Collected data entries:
+++

===== src/mrep_accum_cell.sv =====
// folds one level's digits into the partner ranks
module mrep_accum_cell import mrep_pkg::*; (
    input  logic                  i_clk,
    input  logic                  i_rst_n,
    input  logic [RADIX_BITS-1:0] i_radix,
    input  logic                  i_valid,
    output logic                  o_ready,
    input  t_work                 i_data,
    output logic                  o_valid,
    input  logic                  i_ready,
    output t_work                 o_data
);
    logic                   r_valid;
    t_work                  r_data;
    t_work                  n_data;
    logic [2*RANK_BITS-1:0] prod_d;
    logic [2*RANK_BITS-1:0] prod_s;
    logic [2*RANK_BITS-1:0] prod_m;

    assign o_ready = !r_valid || i_ready;

    always_comb begin
        prod_d       = i_data.ra[RANK_BITS-1:0] * i_data.mult;
        prod_s       = i_data.rb[RANK_BITS-1:0] * i_data.mult;
        prod_m       = i_radix[RANK_BITS-1:0] * i_data.mult;
        n_data       = i_data;
        n_data.res_d = i_data.res_d + prod_d[RANK_BITS-1:0];
        n_data.res_s = i_data.res_s + prod_s[RANK_BITS-1:0];
        n_data.mult  = prod_m[RANK_BITS-1:0];
        n_data.ra    = '0;
        n_data.rb    = '0;
    end

    always_ff @(posedge i_clk) begin
        if (!i_rst_n) begin
            r_valid <= 1'b0;
        end else if (o_ready) begin
            r_valid <= i_valid;
        end
        if (o_ready && i_valid) begin
            r_data <= n_data;
        end
    end

    assign o_valid = r_valid;
    assign o_data  = r_data;
endmodule


===== config.mk =====
export PLATFORM = sky130hd
export DESIGN_NAME = mrep_accum_cell
export DESIGN_NICKNAME = d
export VERILOG_FILES = /design/src/mixed_radix_exchange_partner_top_assert.svh /design/src/mrep_pkg.sv /design/src/mrep_accum_cell.sv
export SDC_FILE = /design/constraint.sdc
export NUM_CORES = 1
export LEC_CHECK = 0
export ABC_AREA = 1
export ABC_CLOCK_PERIOD_IN_PS = 17000
export BUFFER_PORTS_ARGS = -buffer_cell sky130_fd_sc_hd__buf_2
export CAP_MARGIN = 20
export CORE_ASPECT_RATIO = 1.2
export CORE_MARGIN = 3
export CORE_UTILIZATION = 40
export DETAILED_ROUTE_END_ITERATION = 12
export GPL_ROUTABILITY_DRIVEN = 0
export SLEW_MARGIN = 15
export SYNTH_ARGS = -nofsm -noshare
export SYNTH_HDL_FRONTEND = slang
export SYNTH_SLANG_ARGS = --single-unit

===== constraint.sdc =====
create_clock -name i_clk -period 17 [get_ports i_clk]
set_input_delay 3.4 -clock i_clk [delete_from_list [all_inputs] [get_ports i_clk]]
set_output_delay 3.4 -clock i_clk [all_outputs]
set_load 0.02 [all_outputs]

+++

▶ **TASK STATEMENT**:
As listed above, the lines from the line with "export DESIGN_NAME = mrep_accum_cell" to the line with "set_input_delay 3.4 -clock" are to be echoed exactly, with both ends included and nothing added.

▶ **EXERCISE OUTPUT**:
export DESIGN_NAME = mrep_accum_cell
export DESIGN_NICKNAME = d
export VERILOG_FILES = /design/src/mixed_radix_exchange_partner_top_assert.svh /design/src/mrep_pkg.sv /design/src/mrep_accum_cell.sv
export SDC_FILE = /design/constraint.sdc
export NUM_CORES = 1
export LEC_CHECK = 0
export ABC_AREA = 1
export ABC_CLOCK_PERIOD_IN_PS = 17000
export BUFFER_PORTS_ARGS = -buffer_cell sky130_fd_sc_hd__buf_2
export CAP_MARGIN = 20
export CORE_ASPECT_RATIO = 1.2
export CORE_MARGIN = 3
export CORE_UTILIZATION = 40
export DETAILED_ROUTE_END_ITERATION = 12
export GPL_ROUTABILITY_DRIVEN = 0
export SLEW_MARGIN = 15
export SYNTH_ARGS = -nofsm -noshare
export SYNTH_HDL_FRONTEND = slang
export SYNTH_SLANG_ARGS = --single-unit

===== constraint.sdc =====
create_clock -name i_clk -period 17 [get_ports i_clk]
set_input_delay 3.4 -clock i_clk [delete_from_list [all_inputs] [get_ports i_clk]]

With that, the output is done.